Return the run of lines below that opens with the line containing "endpoints found under" and closes with the line containing "after global routing", keeping each one exact.
··· Record extracts
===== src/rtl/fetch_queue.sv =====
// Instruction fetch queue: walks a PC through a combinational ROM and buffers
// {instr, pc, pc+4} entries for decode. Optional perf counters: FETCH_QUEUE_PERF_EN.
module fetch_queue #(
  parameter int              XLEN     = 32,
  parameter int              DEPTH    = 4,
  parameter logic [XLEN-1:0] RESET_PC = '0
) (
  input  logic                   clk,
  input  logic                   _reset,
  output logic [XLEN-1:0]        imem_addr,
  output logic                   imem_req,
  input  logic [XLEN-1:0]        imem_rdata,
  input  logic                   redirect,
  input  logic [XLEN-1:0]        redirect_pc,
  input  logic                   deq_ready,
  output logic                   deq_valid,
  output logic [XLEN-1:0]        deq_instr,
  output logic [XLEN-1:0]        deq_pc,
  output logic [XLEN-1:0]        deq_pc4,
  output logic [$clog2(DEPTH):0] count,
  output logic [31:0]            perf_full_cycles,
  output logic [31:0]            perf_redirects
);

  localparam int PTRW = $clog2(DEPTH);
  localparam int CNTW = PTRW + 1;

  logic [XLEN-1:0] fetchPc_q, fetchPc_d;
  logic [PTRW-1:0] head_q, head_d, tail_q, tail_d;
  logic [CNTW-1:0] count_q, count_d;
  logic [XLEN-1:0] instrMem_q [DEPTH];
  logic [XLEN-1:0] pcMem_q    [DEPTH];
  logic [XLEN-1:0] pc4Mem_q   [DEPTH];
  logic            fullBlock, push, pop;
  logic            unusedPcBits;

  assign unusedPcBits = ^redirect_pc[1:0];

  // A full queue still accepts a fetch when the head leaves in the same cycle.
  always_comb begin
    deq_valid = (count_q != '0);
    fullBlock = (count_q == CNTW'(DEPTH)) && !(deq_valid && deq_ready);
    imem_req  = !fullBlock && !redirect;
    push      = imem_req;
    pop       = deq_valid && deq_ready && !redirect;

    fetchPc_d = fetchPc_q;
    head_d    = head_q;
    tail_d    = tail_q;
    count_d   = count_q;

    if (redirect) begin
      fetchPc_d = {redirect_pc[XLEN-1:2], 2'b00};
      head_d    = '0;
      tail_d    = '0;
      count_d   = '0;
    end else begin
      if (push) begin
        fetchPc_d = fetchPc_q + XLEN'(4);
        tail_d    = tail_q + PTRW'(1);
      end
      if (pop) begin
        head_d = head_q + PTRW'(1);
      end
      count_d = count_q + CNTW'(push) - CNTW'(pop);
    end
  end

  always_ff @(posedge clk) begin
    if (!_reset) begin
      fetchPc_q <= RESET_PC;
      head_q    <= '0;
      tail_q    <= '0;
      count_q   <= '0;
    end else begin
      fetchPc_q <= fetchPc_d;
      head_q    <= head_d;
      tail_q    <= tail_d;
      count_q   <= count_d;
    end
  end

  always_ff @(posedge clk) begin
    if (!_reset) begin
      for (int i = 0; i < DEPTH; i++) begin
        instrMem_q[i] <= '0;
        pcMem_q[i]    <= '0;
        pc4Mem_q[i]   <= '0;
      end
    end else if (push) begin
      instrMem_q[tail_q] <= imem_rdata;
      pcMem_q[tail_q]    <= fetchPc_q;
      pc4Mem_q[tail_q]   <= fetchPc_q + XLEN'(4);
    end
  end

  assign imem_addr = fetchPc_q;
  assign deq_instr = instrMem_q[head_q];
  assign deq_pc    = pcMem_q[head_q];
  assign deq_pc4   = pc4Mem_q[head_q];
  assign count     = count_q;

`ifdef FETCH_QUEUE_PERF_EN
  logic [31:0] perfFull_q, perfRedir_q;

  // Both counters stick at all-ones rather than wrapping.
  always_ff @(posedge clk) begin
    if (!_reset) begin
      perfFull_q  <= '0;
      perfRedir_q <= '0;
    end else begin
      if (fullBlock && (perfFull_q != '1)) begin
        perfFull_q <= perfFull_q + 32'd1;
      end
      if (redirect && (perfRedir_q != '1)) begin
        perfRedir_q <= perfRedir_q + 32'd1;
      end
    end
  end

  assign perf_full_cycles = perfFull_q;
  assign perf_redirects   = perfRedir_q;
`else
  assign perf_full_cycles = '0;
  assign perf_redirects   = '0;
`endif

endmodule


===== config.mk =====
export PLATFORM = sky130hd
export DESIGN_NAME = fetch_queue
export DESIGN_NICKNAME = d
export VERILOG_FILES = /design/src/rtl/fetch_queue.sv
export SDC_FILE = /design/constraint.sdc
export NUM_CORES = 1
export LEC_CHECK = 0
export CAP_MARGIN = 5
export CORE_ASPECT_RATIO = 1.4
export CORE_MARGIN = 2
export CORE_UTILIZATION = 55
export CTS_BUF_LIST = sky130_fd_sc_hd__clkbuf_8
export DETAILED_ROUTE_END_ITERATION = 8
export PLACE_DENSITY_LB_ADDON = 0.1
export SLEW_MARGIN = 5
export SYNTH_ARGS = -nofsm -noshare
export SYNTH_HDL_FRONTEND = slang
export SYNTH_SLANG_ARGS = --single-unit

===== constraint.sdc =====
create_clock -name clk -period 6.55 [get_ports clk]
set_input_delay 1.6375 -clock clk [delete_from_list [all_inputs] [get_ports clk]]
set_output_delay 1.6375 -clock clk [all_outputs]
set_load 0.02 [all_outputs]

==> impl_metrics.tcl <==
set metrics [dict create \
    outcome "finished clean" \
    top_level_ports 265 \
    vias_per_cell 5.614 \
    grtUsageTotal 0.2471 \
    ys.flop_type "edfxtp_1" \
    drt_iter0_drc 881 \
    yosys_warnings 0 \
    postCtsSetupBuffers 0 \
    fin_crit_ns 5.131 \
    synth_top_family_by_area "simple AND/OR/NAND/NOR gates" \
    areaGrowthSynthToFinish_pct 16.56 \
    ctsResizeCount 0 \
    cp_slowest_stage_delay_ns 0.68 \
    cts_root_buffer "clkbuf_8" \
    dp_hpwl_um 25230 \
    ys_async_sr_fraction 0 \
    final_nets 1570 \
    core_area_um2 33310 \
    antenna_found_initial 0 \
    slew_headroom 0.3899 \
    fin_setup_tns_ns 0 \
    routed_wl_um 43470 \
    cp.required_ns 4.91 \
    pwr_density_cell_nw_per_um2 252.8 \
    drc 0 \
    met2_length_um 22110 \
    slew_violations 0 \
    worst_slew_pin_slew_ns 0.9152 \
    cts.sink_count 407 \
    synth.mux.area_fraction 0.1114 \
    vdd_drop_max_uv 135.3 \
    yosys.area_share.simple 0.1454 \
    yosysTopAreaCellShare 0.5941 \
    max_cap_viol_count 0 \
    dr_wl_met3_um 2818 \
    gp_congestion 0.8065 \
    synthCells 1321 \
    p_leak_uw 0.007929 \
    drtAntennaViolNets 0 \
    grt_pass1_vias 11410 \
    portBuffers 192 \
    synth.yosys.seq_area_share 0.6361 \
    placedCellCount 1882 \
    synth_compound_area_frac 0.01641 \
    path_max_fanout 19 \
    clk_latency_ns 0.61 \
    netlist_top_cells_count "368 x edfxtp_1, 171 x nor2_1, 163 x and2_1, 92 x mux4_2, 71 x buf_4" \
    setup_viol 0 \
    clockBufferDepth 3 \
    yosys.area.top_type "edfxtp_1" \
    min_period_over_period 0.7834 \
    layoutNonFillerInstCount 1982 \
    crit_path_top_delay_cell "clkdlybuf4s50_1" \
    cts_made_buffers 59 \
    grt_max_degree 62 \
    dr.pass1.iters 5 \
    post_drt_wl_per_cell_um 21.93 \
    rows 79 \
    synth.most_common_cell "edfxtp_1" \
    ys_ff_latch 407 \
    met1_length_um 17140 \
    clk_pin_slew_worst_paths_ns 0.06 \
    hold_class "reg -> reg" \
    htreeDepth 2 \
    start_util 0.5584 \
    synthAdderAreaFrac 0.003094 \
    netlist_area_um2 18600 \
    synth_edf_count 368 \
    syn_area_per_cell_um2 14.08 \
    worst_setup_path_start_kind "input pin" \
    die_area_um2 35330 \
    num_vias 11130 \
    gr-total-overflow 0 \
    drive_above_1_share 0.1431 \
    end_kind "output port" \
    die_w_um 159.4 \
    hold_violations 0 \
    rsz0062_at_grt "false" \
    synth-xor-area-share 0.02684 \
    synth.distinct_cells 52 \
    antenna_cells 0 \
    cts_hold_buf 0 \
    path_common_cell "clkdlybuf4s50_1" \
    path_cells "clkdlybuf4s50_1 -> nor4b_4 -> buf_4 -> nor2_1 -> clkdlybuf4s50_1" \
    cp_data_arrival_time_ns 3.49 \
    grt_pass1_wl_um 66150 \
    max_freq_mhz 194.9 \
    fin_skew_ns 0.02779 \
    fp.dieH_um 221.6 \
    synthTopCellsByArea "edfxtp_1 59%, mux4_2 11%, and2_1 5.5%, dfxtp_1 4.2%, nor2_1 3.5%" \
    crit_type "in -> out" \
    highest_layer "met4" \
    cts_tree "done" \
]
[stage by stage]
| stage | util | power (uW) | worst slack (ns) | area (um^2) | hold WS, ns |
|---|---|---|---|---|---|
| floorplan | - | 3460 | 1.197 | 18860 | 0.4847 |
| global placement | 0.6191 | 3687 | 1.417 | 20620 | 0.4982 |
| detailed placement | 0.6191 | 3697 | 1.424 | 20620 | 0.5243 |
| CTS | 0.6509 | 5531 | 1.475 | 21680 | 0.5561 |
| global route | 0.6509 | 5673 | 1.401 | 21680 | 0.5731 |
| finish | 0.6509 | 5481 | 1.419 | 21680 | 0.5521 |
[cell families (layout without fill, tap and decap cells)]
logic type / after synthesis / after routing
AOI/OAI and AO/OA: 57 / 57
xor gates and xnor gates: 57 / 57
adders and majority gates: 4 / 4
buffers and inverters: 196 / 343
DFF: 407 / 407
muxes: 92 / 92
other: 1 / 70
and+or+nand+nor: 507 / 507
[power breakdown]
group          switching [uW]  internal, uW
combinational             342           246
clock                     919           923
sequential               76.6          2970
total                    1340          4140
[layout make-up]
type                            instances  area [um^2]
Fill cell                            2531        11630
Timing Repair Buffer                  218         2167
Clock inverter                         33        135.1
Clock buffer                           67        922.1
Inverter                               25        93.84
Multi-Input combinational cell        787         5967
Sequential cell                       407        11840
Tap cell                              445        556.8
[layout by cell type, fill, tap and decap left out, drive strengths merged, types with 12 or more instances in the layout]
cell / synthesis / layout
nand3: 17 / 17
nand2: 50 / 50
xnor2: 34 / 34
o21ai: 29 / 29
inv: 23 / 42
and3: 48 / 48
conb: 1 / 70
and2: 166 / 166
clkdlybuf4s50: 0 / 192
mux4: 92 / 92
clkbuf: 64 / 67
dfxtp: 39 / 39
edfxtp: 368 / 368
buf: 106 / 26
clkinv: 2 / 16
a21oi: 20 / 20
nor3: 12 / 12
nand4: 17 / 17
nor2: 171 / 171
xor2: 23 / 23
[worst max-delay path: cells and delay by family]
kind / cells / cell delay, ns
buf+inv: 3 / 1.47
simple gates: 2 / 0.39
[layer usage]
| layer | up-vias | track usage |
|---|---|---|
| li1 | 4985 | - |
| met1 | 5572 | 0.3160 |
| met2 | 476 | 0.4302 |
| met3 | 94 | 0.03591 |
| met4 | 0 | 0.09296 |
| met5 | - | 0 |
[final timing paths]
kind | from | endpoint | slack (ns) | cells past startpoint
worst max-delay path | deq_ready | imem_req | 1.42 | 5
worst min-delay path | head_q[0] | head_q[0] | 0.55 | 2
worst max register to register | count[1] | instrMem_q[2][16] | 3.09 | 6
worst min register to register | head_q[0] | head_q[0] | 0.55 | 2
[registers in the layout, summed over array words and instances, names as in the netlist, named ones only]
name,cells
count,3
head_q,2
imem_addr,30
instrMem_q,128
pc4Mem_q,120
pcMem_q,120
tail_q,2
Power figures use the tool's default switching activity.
······
··· Record extracts
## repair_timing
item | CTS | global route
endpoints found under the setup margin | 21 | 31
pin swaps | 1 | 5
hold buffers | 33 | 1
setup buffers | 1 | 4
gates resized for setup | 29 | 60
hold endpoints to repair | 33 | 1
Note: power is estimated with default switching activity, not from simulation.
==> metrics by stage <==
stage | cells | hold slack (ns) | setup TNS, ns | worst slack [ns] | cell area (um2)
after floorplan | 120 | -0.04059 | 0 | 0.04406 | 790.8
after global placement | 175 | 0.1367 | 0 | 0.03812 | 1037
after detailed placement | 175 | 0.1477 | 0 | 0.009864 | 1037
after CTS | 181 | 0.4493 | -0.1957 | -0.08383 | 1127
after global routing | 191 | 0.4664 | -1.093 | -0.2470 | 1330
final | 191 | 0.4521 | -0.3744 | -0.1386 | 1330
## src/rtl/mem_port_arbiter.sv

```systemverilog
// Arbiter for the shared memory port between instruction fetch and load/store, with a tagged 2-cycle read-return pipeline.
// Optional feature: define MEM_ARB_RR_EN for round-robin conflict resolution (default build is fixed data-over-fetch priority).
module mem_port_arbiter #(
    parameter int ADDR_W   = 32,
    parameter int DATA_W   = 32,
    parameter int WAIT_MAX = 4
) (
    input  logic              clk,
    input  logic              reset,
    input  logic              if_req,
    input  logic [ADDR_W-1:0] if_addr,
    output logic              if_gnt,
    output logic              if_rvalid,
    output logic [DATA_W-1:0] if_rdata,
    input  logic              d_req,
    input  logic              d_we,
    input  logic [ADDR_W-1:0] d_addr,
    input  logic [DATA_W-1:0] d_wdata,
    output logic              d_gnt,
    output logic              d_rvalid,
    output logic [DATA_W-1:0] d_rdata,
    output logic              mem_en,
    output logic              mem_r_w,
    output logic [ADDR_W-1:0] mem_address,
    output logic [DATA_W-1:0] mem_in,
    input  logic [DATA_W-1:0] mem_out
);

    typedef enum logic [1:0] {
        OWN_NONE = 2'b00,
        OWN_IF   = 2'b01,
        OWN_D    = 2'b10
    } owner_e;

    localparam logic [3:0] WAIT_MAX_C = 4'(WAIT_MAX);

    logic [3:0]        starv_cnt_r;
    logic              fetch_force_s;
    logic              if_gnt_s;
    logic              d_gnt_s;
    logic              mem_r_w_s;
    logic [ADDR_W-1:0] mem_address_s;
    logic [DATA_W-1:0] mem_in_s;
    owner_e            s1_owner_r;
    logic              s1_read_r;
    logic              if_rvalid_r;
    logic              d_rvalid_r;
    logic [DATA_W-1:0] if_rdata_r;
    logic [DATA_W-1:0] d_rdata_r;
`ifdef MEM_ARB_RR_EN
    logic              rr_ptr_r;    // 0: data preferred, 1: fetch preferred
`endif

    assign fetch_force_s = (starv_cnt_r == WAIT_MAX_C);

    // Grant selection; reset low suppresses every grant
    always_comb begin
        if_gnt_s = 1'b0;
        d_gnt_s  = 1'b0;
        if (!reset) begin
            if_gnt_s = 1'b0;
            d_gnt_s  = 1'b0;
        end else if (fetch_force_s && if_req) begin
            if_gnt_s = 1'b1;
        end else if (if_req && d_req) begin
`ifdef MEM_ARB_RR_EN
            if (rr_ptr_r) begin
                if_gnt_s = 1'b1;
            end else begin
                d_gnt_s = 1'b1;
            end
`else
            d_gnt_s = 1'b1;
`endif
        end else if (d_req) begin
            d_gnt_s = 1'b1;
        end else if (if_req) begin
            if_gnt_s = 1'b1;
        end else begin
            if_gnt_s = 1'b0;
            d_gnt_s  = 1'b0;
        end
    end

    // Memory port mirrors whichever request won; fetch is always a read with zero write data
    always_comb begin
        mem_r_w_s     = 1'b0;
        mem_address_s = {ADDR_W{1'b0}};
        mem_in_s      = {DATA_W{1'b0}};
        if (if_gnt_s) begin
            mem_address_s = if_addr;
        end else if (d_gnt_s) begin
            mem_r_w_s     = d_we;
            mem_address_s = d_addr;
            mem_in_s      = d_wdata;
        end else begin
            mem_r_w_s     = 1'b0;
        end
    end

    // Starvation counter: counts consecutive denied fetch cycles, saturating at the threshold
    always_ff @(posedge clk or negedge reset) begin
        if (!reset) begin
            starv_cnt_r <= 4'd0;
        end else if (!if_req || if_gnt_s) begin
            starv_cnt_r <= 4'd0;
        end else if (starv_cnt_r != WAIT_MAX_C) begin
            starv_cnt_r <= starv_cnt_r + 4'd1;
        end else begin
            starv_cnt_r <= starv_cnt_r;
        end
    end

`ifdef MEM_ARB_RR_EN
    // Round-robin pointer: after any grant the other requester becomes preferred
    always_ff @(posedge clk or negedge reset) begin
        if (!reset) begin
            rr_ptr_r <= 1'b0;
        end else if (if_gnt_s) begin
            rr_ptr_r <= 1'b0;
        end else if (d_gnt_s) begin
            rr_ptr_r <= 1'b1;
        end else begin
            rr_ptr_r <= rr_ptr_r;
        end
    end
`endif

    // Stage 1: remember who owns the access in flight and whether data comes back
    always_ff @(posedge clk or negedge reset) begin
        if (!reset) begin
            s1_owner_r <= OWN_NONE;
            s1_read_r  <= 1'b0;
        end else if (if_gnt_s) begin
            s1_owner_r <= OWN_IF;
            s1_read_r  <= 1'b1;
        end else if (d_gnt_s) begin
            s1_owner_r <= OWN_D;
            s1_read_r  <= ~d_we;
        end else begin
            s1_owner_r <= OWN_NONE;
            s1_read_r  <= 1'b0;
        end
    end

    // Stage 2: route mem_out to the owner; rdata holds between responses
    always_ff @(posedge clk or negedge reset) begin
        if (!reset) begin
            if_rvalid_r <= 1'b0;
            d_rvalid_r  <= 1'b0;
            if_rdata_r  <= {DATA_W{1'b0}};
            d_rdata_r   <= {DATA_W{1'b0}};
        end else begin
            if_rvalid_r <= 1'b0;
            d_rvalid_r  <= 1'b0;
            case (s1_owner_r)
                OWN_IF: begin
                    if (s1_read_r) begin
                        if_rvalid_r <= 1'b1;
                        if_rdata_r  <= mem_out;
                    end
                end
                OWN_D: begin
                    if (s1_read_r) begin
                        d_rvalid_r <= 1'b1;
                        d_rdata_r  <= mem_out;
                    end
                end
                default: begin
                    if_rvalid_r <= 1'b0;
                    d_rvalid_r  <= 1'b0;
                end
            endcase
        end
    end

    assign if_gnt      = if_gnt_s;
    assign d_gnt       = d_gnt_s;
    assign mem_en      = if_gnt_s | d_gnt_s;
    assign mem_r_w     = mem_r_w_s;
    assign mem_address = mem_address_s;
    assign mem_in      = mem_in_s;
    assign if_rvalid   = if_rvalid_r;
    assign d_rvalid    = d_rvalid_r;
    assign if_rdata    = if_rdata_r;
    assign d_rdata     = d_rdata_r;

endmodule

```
······
**Answer to this problem**:
endpoints found under the setup margin | 21 | 31
pin swaps | 1 | 5
hold buffers | 33 | 1
setup buffers | 1 | 4
gates resized for setup | 29 | 60
hold endpoints to repair | 33 | 1
Note: power is estimated with default switching activity, not from simulation.
==> metrics by stage <==
stage | cells | hold slack (ns) | setup TNS, ns | worst slack [ns] | cell area (um2)
after floorplan | 120 | -0.04059 | 0 | 0.04406 | 790.8
after global placement | 175 | 0.1367 | 0 | 0.03812 | 1037
after detailed placement | 175 | 0.1477 | 0 | 0.009864 | 1037
after CTS | 181 | 0.4493 | -0.1957 | -0.08383 | 1127
after global routing | 191 | 0.4664 | -1.093 | -0.2470 | 1330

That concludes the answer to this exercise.